Only one stretch of the data below is needed. Output the lines from the one with "st_wait_ack: begin" up to and including the one with "if (i < 11)", exactly as they stand.

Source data
+---+

Context: an optimization exercise on an open-source flow, tuned for small area. The choices shown serve that exercise and are no tape-out recipe.
No functional check of the RTL was part of any run shown here.
Power and IR drop assume default switching activity.

File: design.v
package fetch_pkg;
	localparam int ROB_TAG_W = 3;  
	localparam int BHT_IDX_W = 4;  
	typedef logic [31:0]          xlen_t;
	typedef logic [4:0]           reg_idx_t;
	typedef logic [ROB_TAG_W-1:0] rob_tag_t;
	typedef logic [BHT_IDX_W-1:0] bht_idx_t;
	localparam logic [6:0] OPC_LUI    = 7'h37;
	localparam logic [6:0] OPC_AUIPC  = 7'h17;
	localparam logic [6:0] OPC_JAL    = 7'h6f;
	localparam logic [6:0] OPC_JALR   = 7'h67;
	localparam logic [6:0] OPC_BRANCH = 7'h63;
	localparam logic [6:0] OPC_LOAD   = 7'h03;
	localparam logic [6:0] OPC_STORE  = 7'h23;
	localparam logic [6:0] OPC_OP     = 7'h33;  
	localparam logic [6:0] OPC_OP_IMM = 7'h13;  
	typedef enum logic [2:0] {
		ic_alu,
		ic_load,
		ic_store,
		ic_branch,
		ic_jal,
		ic_jalr,
		ic_lui_auipc
	} inst_class_e;
	typedef struct packed {
		xlen_t       pc;
		xlen_t       inst;
		inst_class_e cls;
		reg_idx_t    rd;      
		xlen_t       imm;     
		xlen_t       target;  
		logic        taken;   
	} q_entry_t;
	typedef struct packed {
		q_entry_t entry;
		rob_tag_t tag;
	} issue_entry_t;
endpackage
module fetch_ctrl (
	input  logic clk,
	input  logic rst,
	input  logic flush,
	input  logic mem_ack,
	input  logic queue_full,
	output logic mem_req,
	output logic fetch_done
);
	typedef enum logic [1:0] {
		st_idle,          
		st_wait_ack,      
		st_wait_release,  
		st_discard        
	} state_e;
	state_e state, state_nxt;
	logic can_start;
	assign can_start = !mem_ack && (!queue_full || flush);
	always_comb begin
		state_nxt = state;
		case (state)
			st_idle: begin
				if (can_start)
					state_nxt = st_wait_ack;  
			end
			st_wait_ack: begin
				if (mem_ack)
					state_nxt = st_wait_release;  
				else if (flush)
					state_nxt = st_discard;  
			end
			st_discard: begin
				if (mem_ack)
					state_nxt = st_wait_release;
			end
			st_wait_release: begin
				if (!mem_ack)
					state_nxt = st_idle;
			end
			default: state_nxt = st_idle;
		endcase
	end
	always_ff @(posedge clk) begin
		if (rst)
			state <= st_idle;
		else
			state <= state_nxt;
	end
	assign mem_req = (state == st_wait_ack) || (state == st_discard);
	assign fetch_done = (state == st_wait_ack) && mem_ack && !flush;
endmodule
module pc_gen #(
	parameter logic [31:0] RESET_PC = '0
) (
	input  logic     clk,
	input  logic     rst,
	input  logic     flush,
	input  fetch_pkg::xlen_t    flush_pc,
	input  logic     fetch_done,
	input  logic [32:0]         last_push,  
	output fetch_pkg::xlen_t    pc
);
	logic add_lo, add_hi;  
	logic carry_q;         
	logic is_jal, is_br, bht;
	fetch_pkg::xlen_t inst, step;
	logic [11:0] sum_lo;
	logic [10:0] sum_mid;
	logic        c21;
	logic [10:0] pc_top;
	assign {bht, inst} = last_push;
	assign is_jal = inst[6:0] == fetch_pkg::OPC_JAL;
	assign is_br  = inst[6:0] == fetch_pkg::OPC_BRANCH;
	always_comb begin
		if (is_jal)
			step = {{11{inst[31]}}, inst[31], inst[19:12], inst[20], inst[30:21], 1'b0};
		else if (is_br && bht)
			step = {{19{inst[31]}}, inst[31], inst[7], inst[30:25], inst[11:8], 1'b0};
		else
			step = 32'd4;
	end
	logic [21:0] carry;
	always_comb begin
		carry[0]  = 1'b0;
		carry[11] = carry_q;
		sum_mid[10] = 1'b0;
		for (int i = 0; i < 21; i++) begin
			if (i < 11) sum_lo[i] = pc[i] ^ step[i] ^ carry[i];
			else sum_mid[i-11] = pc[i] ^ step[i] ^ carry[i];
			if (i != 10)
				carry[i+1] = (pc[i] & step[i]) | (carry[i] & (pc[i] ^ step[i]));
		end
		sum_lo[11] = (pc[10] & step[10]) | (carry[10] & (pc[10] ^ step[10]));
	end
	assign c21 = carry[21];
	always_comb begin
		case ({step[31], c21})
			2'b01:   pc_top = pc[31:21] + 11'd1;
			2'b10:   pc_top = pc[31:21] - 11'd1;
			default: pc_top = pc[31:21];
		endcase
	end
	always_ff @(posedge clk) begin
		if (rst || flush) begin
			add_lo <= 1'b0;
			add_hi <= 1'b0;
		end else begin
			add_lo <= fetch_done;
			add_hi <= add_lo;
		end
	end
	always_ff @(posedge clk) begin
		if (add_lo)
			carry_q <= sum_lo[11];
	end
	always_ff @(posedge clk) begin
		if (rst)
			pc <= RESET_PC;
		else if (flush)
			pc <= flush_pc;  
		else if (add_lo)
			pc[10:0] <= sum_lo[10:0];
		else if (add_hi)
			pc[31:11] <= {pc_top, sum_mid[9:0]};
	end
endmodule
module inst_decode (
	input  fetch_pkg::xlen_t    inst,
	output logic [2:0]          cls,
	output fetch_pkg::reg_idx_t rd,
	output fetch_pkg::xlen_t    imm
);
	logic [6:0] opcode;
	assign opcode = inst[6:0];
	always_comb begin
		rd  = inst[11:7];
		cls = fetch_pkg::ic_alu;
		imm = {{20{inst[31]}}, inst[31:20]};  
		case (opcode)
			fetch_pkg::OPC_LOAD: cls = fetch_pkg::ic_load;
			fetch_pkg::OPC_STORE: begin
				cls = fetch_pkg::ic_store;
				rd  = '0;
				imm = {{20{inst[31]}}, inst[31:25], inst[11:7]};
			end
			fetch_pkg::OPC_BRANCH: begin
				cls = fetch_pkg::ic_branch;
				rd  = '0;
				imm = {{19{inst[31]}}, inst[31], inst[7],
					inst[30:25], inst[11:8], 1'b0};
			end
			fetch_pkg::OPC_JAL: begin
				cls = fetch_pkg::ic_jal;
				imm = {{11{inst[31]}}, inst[31], inst[19:12],
					inst[20], inst[30:21], 1'b0};
			end
			fetch_pkg::OPC_JALR: cls = fetch_pkg::ic_jalr;
			fetch_pkg::OPC_LUI, fetch_pkg::OPC_AUIPC: begin
				cls = fetch_pkg::ic_lui_auipc;
				imm = {inst[31:12], 12'b0};  
			end
			default: cls = fetch_pkg::ic_alu;  
		endcase
	end
endmodule
module inst_queue #(
	parameter int QUEUE_DEPTH = 8
) (
	input  logic        clk,
	input  logic        rst,
	input  logic        flush,
	input  logic        push,
	input  logic [31:0] push_inst,
	input  logic        push_bht,
	input  logic        pop,
	output logic [31:0] head_inst,
	output logic        head_bht,
	output logic        head_jal,  
	output logic        head_br,   
	output logic [32:0] last_push,  
	output logic        empty,
	output logic        full
);
	localparam int RING  = QUEUE_DEPTH - 1;
	localparam int CNT_W = $clog2(QUEUE_DEPTH + 1);
	logic [32:0] ring [0:RING-1];  
	logic [32:0] head_q, ring_out, head_d;
	logic [CNT_W-1:0] count;  
	logic do_push, one, head_load, head_from_ring, ring_push;
	assign empty   = count == '0;
	assign one     = count == CNT_W'(1);
	assign full    = count == CNT_W'(QUEUE_DEPTH);
	assign do_push = push && !full;
	assign {head_bht, head_inst} = head_q;
	assign last_push = ring[0];
	assign ring_out = ring[count - CNT_W'(2)];  
	assign head_d   = head_from_ring ? ring_out : {push_bht, push_inst};
	assign head_from_ring = pop && !one;
	assign head_load      = head_from_ring || (do_push && (empty || (pop && one)));
	assign ring_push      = do_push && !empty && !(pop && one);
	always_ff @(posedge clk) begin
		if (rst || flush)
			count <= '0;
		else if (do_push && !pop)
			count <= count + 1'b1;
		else if (pop && !do_push)
			count <= count - 1'b1;
	end
	always_ff @(posedge clk) begin
		if (head_load) begin
			head_q   <= head_d;
			head_jal <= head_d[6:0] == fetch_pkg::OPC_JAL;
			head_br  <= head_d[6:0] == fetch_pkg::OPC_BRANCH;
		end
		if (do_push)
			ring[0] <= {push_bht, push_inst};
		if (ring_push)
			for (int i = 1; i < RING; i++)
				ring[i] <= ring[i-1];
	end
endmodule
module issue_router (
	input  logic         clk,
	input  logic         rst,
	input  logic         flush,
	input  fetch_pkg::xlen_t        fetch_pc,
	input  logic         empty,
	input  logic [31:0]  head_inst,
	input  logic         head_bht,
	input  logic         head_jal,
	input  logic         head_br,
	input  logic         rob_full,
	input  logic         slb_full,
	input  logic         rs_full,
	output logic         pop,
	output logic         issue_valid,
	output logic         issue_to_slb,
	output fetch_pkg::issue_entry_t issue_entry
);
	fetch_pkg::rob_tag_t tag_cnt;  
	fetch_pkg::xlen_t    head_pc;  
	logic [2:0]          cls;
	fetch_pkg::reg_idx_t rd;
	fetch_pkg::xlen_t    imm, target, pc_plus4, pc_next;
	logic                is_jal, is_br, taken, target_full;
	inst_decode u_dec (.inst(head_inst), .cls, .rd, .imm);
	assign is_jal = head_jal;
	assign is_br  = head_br;
	assign taken  = is_jal || (is_br && head_bht);
	assign pc_plus4 = head_pc + 32'd4;
	fetch_pkg::xlen_t offset;
	always_comb begin
		if (is_jal)
			offset = {{11{head_inst[31]}}, head_inst[31], head_inst[19:12], head_inst[20],
				head_inst[30:21], 1'b0};
		else if (is_br)
			offset = {{19{head_inst[31]}}, head_inst[31], head_inst[7], head_inst[30:25],
				head_inst[11:8], 1'b0};
		else
			offset = 32'd4;
	end
	assign target   = head_pc + offset;
	assign pc_next  = taken ? target : pc_plus4;
	assign issue_to_slb = (cls == fetch_pkg::ic_load) || (cls == fetch_pkg::ic_store);
	assign target_full  = issue_to_slb ? slb_full : rs_full;
	assign issue_valid = !empty && !rob_full && !target_full;
	assign pop         = issue_valid;
	assign issue_entry = {head_pc, head_inst, cls, rd, imm, target, taken, tag_cnt};
	always_ff @(posedge clk) begin
		if (rst || flush)
			tag_cnt <= '0;  
		else if (issue_valid)
			tag_cnt <= tag_cnt + 1'b1;  
	end
	always_ff @(posedge clk) begin
		if (empty)
			head_pc <= fetch_pc;
		else if (issue_valid)
			head_pc <= pc_next;
	end
endmodule
module ifu_top #(
	parameter int    QUEUE_DEPTH = 8,
	parameter logic [31:0] RESET_PC    = '0
) (
	input  logic         clk,
	input  logic         rst,
	input  logic         flush,
	input  fetch_pkg::xlen_t        flush_pc,
	output logic         mem_req,
	output fetch_pkg::xlen_t        mem_addr,
	input  logic         mem_ack,
	input  fetch_pkg::xlen_t        mem_data,
	output fetch_pkg::bht_idx_t     bht_idx,
	input  logic         bht_taken,
	input  logic         rob_full,
	input  logic         slb_full,
	input  logic         rs_full,
	output logic         issue_valid,
	output logic         issue_to_slb,
	output fetch_pkg::issue_entry_t issue_entry
);
	logic     fetch_done, queue_full, queue_empty, queue_pop;
	fetch_pkg::xlen_t    pc;
	logic [31:0] head_inst;
	logic        head_bht, head_jal, head_br;
	logic [32:0] last_push;
	assign mem_addr = pc;  
	assign bht_idx  = mem_data[fetch_pkg::BHT_IDX_W+1:2];
	fetch_ctrl u_ctrl (.clk, .rst, .flush, .mem_ack, .queue_full,
		.mem_req, .fetch_done);
	pc_gen #(.RESET_PC(RESET_PC)) u_pc (.clk, .rst, .flush, .flush_pc,
		.fetch_done, .last_push, .pc);
	inst_queue #(.QUEUE_DEPTH(QUEUE_DEPTH)) u_q (.clk, .rst, .flush,
		.push(fetch_done), .push_inst(mem_data), .push_bht(bht_taken),
		.pop(queue_pop), .head_inst, .head_bht, .head_jal, .head_br, .last_push,
		.empty(queue_empty), .full(queue_full));
	issue_router u_iss (.clk, .rst, .flush, .fetch_pc(pc),
		.empty(queue_empty), .head_inst, .head_bht, .head_jal, .head_br, .rob_full, .slb_full,
		.rs_full, .pop(queue_pop), .issue_valid, .issue_to_slb, .issue_entry);
endmodule
File: flow/run.sh
#!/bin/bash
# The standard layout with two changes to how it is made:
#  - synthesis maps logic with an area-oriented ABC script (flow/abc_area.script);
#    everything else in synthesis, registers included, is the standard one
#  - plain buf_1 cells as the port buffers (every port still gets its own buffer)
set -euo pipefail
here=$(pwd)
rm -rf "$here/scripts_abc"
cp -r "$FLOW_HOME/scripts" "$here/scripts_abc"
cp "$here/flow/abc_area.script" "$here/scripts_abc/abc_speed.script"
export BUFFER_PORTS_ARGS="-buffer_cell sky130_fd_sc_hd__buf_1"
bash standard.sh SCRIPTS_DIR="$here/scripts_abc" synth > synth.log 2>&1
bash standard.sh finish > layout.log 2>&1
File: constraint.sdc
create_clock -name core_clock -period 6.0 [get_ports {clk}]
set_input_delay 1.2000 -clock core_clock [delete_from_list [all_inputs] [get_ports {clk}]]
set_output_delay 1.2000 -clock core_clock [all_outputs]
set_load 0.01 [all_outputs]
File: config.mk
export PLATFORM = sky130hd
export DESIGN_NAME = ifu_top
export DESIGN_NICKNAME = ifu_top
export VERILOG_FILES = /design/flow/design.v
export SDC_FILE = /design/flow/constraint.sdc
export NUM_CORES = 4
export LEC_CHECK = 0
export CAP_MARGIN = 20
export CORE_MARGIN = 2
export CORE_UTILIZATION = 60
export CTS_BUF_LIST = sky130_fd_sc_hd__clkbuf_16
export CTS_CLUSTER_DIAMETER = 100
export CTS_CLUSTER_SIZE = 28
export SLEW_MARGIN = 20
File: flow/abc_area.script
&get -n
&st
&syn2
&dc2
&dch
&nf -R 1000
&put
topo
dnsize -c
File: standard.sh
#!/bin/bash
# synth_recipe.tcl (not shown) runs the flow's synth.tcl, then flattens the netlist and writes it again
# the make line also repeats each setting of config.mk as NAME=value (left out here)
make -C /OpenROAD-flow-scripts/flow DESIGN_CONFIG=/design/flow/config.mk WORK_HOME=/design/flow/orfs CLKGATE_MAP_FILE= SYNTH_SCRIPT=/design/flow/synth_recipe.tcl "${@:-finish}"
==> results.yml, run 1 <==
status:
  outcome: "complete, but fails checks"
  so.violations: "setup timing"
synth:
  synth_fp_nets: 1493
  synth_compound_area_frac: 0.1652
  yosysMostFrequentCell: "edfxtp_1"
  synth_top_area_share: 0.5584
  async_reset_ff_frac: 0
  syn_area_sq_um: 16080
  synth_area_leaders: "edfxtp_1 (56%), dfxtp_1 (5.4%), a21oi_1 (4.1%), nand2_1 (4.0%), ha_1 (3.9%)"
  ys_types: 53
  synth_flop_cell: "edfxtp_1"
  synth_top_cell_by_area: "edfxtp_1"
  netlist_top_cells_count: "edfxtp_1 (299), nand2_1 (173), a21oi_1 (132)"
  syn_area_per_cell_sq_um: 11.91
  synth_adder_area_share: 0.06505
  synth-simple-area-share: 0.1144
  ys_seq_area_frac: 0.6119
  synth_edf_count: 299
  yosysWarnings: 6
  synthCells: 1350
  synth-seq-cells: 342
  synth_xor_area_frac: 0.02669
  synth_top_family_by_area: "compound AO/OA/AOI/OAI gates"
  synthMuxAreaShare: 0.0006225
critical_path:
  reg2reg_from: "u_q.ring[0][6]"
  crit_start: "u_q.ring[0][6]"
  cpMaxStageDelayCell: "fa_2"
  path_max_fanout: 7
  cp-end-kind: "register"
  critPathMostFrequentCell: "fa_2"
  crit_required_ns: 6.45
  slowest_delay_ns: 0.37
  worstSetupPathType: "register to register"
  cp.arrival_ns: 7.41
  cp-start-kind: "register"
drt:
  dr.pass1.iters: 9
  dr_wl_met3_um: 5257
  first_iter_violations: 1777
  routed_wl_um: 48000
  met1Wirelength_um: 19230
  wl_per_cell_um: 23.50
  vias_per_cell: 6.452
  wl_met2_um: 21810
  vias: 13182
  drc: 0
  top_layer: "met4"
  ant_nets: 0
sta:
  tns_ns: -3.400
  max_slew_margin: 0.2428
  fmax_ghz: 0.1435
  fin_ws_ns: -0.9665
  rsz0062_at_grt: "yes"
  setup_violations: 7
  clock_skew_ns: 0.04669
  period_share: 1.161
  finalCriticalPeriod_ns: 6.966
  whs_ns: 0.4475
  maxSlewViolCount: 0
  tightest_slew_ns: 1.132
  hold_viol_final: 0
floorplanning:
  die_x_um: 167.7
  core_sq_um: 26210
  io_pins: 251
  die_y_um: 167.7
  dieArea_sq_um: 28120
  start_util: 0.6136
  rows: 59
pwr:
  power.density_nw_per_um2: 252.4
  irDropWorstVdd_v: 0.0002592
  cellLeakagePower_nw: 6.531
grt:
  grt_max_degree: 67
  grt_pass1_vias: 12573
  overflow: 0
  grt_usage: 0.3379
  grt_pass1_wl_um: 72390
  antenna_found_initial: 0
clocking:
  clockBufferDepth: 3
  clkSinkCount: 342
  cts_buffers: 16
  clk-insertion-delay-late_ns: 0.55
  cts_tree: "built"
  cts-root-buf: "clkbuf_16"
  h-tree-depth: 1
  clk_pin_slew_ns: 0.11
worst_hold_path:
  hold_path_startpoint: "u_q.ring[4][10]"
  min_path_type: "register to register"
placement:
  io_buffers: 250
  post-dp-hpwl_um: 33560
  gp_congestion: 0.9389
  placed_area_sq_um: 18250
cells_and_area:
  area_growth_pct: 17.23
  nets: 1840
  drive_gt1_frac: 0.09139
  final_cell_area_sq_um: 18850
run:
  drv_cap: 0
==> per-layer routing <==
metal	vias to the layer above	GRT usage
li1	5902	-
met1	6331	0.4832
met3	102	0.07256
met4	0	0.1255
met5	-	0
met2	847	0.5156
==> cell type report <==
| cell class | count | area, sq um |
|---|---|---|
| Antenna cell | 1 | 2.502 |
| Fill cell | 1957 | 7357 |
| Inverter | 52 | 195.2 |
| Clock buffer | 16 | 400.4 |
| Tap cell | 335 | 419.2 |
| Clock inverter | 12 | 75.07 |
| Multi-Input combinational cell | 947 | 6282 |
| Timing Repair Buffer | 338 | 1635 |
| Sequential cell | 342 | 9839 |
==> power breakdown <==
part	total, W	switching (W)	internal (W)
combinational	0.000723	0.000470	0.000253
clock	0.00128	0.000767	0.000509
sequential	0.00276	0.000108	0.00265
==> stage by stage <==
step	worst slack (ns)	util	instances	total power, W
final	-0.9665	0.7193	2043	0.004757
after global routing	-1.243	0.7192	2042	0.004911
after CTS	-0.9093	0.7170	2038	0.004747
after detailed placement	-0.8526	0.6962	2005	0.003509
after global placement	-0.7604	0.6952	2003	0.003498
after floorplan	-1.566	-	1350	0.003203
==> critical path, delay by kind of cell, from the launching register on <==
kind                       cells  cell delay [ns]
xor gates and xnor gates       1             0.10
and+or+nand+nor                7             1.05
adders and majority gates     11             3.88
AOI/OAI and AO/OA             10             1.50
DFF                            1             0.36
==> registers in the layout, indices dropped and copies added (netlist names) <==
register       count
u_ctrl.state       2
u_iss.head_pc     32
u_iss.tag_cnt      3
u_pc.add_hi        1
u_pc.add_lo        1
u_pc.carry_q       1
u_pc.pc           32
u_q.count          4
u_q.head_br        1
u_q.head_jal       1
u_q.head_q        33
u_q.ring         231
==> path summary, 6_finish.rpt <==
kind | end | slack (ns) | cells past startpoint
worst max register to register | u_pc.pc[31] | -0.97 | 29
worst min register to register | u_q.ring[5][10] | 0.45 | 0
worst min-delay path | u_q.ring[5][10] | 0.45 | 0
worst max-delay path | u_pc.pc[31] | -0.97 | 29
==> layout by cell type, fill, tap and decap left out, types with 8 or more instances in the layout <==
| cell type | netlist | final |
|---|---|---|
| a221oi_1 | 18 | 17 |
| nand4_1 | 8 | 8 |
| inv_1 | 0 | 9 |
| clkinv_1 | 52 | 52 |
| ha_1 | 50 | 48 |
| a21oi_2 | 0 | 9 |
| nor2_1 | 87 | 86 |
| a21oi_1 | 132 | 122 |
| and2_0 | 10 | 9 |
| a211oi_1 | 18 | 18 |
| fa_2 | 0 | 11 |
| a22oi_1 | 26 | 25 |
| clkbuf_16 | 0 | 16 |
| o21ai_0 | 119 | 116 |
| xnor2_1 | 25 | 22 |
| fa_1 | 21 | 10 |
| edfxtp_1 | 299 | 299 |
| dfxtp_1 | 43 | 43 |
| nand3_1 | 46 | 44 |
| a222oi_1 | 34 | 34 |
| and3_1 | 9 | 8 |
| xor2_1 | 24 | 24 |
| nand2_1 | 173 | 171 |
| buf_4 | 8 | 84 |
| buf_1 | 1 | 250 |
| nor2b_1 | 30 | 25 |
| a22o_1 | 11 | 11 |
| nor3_1 | 20 | 20 |
==> logic make-up (layout without fill, tap and decap cells) <==
group / after synthesis / in the layout
simple gates: 408 / 408
mux: 1 / 1
other cells: 0 / 1
buf+inv: 61 / 418
compound gates: 418 / 418
xor+xnor: 49 / 49
flops: 342 / 342
fa+ha+maj: 71 / 71
==> repair_timing <==
item	in CTS	in global routing
gates cloned	0	0
gates resized for setup	7	8
endpoints found under the setup margin	15	20
hold buffers	0	0
pin swaps	8	5
setup buffers	6	4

+---+

RESPONSE TO THIS EXERCISE
			st_wait_ack: begin
				if (mem_ack)
					state_nxt = st_wait_release;  
				else if (flush)
					state_nxt = st_discard;  
			end
			st_discard: begin
				if (mem_ack)
					state_nxt = st_wait_release;
			end
			st_wait_release: begin
				if (!mem_ack)
					state_nxt = st_idle;
			end
			default: state_nxt = st_idle;
		endcase
	end
	always_ff @(posedge clk) begin
		if (rst)
			state <= st_idle;
		else
			state <= state_nxt;
	end
	assign mem_req = (state == st_wait_ack) || (state == st_discard);
	assign fetch_done = (state == st_wait_ack) && mem_ack && !flush;
endmodule
module pc_gen #(
	parameter logic [31:0] RESET_PC = '0
) (
	input  logic     clk,
	input  logic     rst,
	input  logic     flush,
	input  fetch_pkg::xlen_t    flush_pc,
	input  logic     fetch_done,
	input  logic [32:0]         last_push,  
	output fetch_pkg::xlen_t    pc
);
	logic add_lo, add_hi;  
	logic carry_q;         
	logic is_jal, is_br, bht;
	fetch_pkg::xlen_t inst, step;
	logic [11:0] sum_lo;
	logic [10:0] sum_mid;
	logic        c21;
	logic [10:0] pc_top;
	assign {bht, inst} = last_push;
	assign is_jal = inst[6:0] == fetch_pkg::OPC_JAL;
	assign is_br  = inst[6:0] == fetch_pkg::OPC_BRANCH;
	always_comb begin
		if (is_jal)
			step = {{11{inst[31]}}, inst[31], inst[19:12], inst[20], inst[30:21], 1'b0};
		else if (is_br && bht)
			step = {{19{inst[31]}}, inst[31], inst[7], inst[30:25], inst[11:8], 1'b0};
		else
			step = 32'd4;
	end
	logic [21:0] carry;
	always_comb begin
		carry[0]  = 1'b0;
		carry[11] = carry_q;
		sum_mid[10] = 1'b0;
		for (int i = 0; i < 21; i++) begin
			if (i < 11) sum_lo[i] = pc[i] ^ step[i] ^ carry[i];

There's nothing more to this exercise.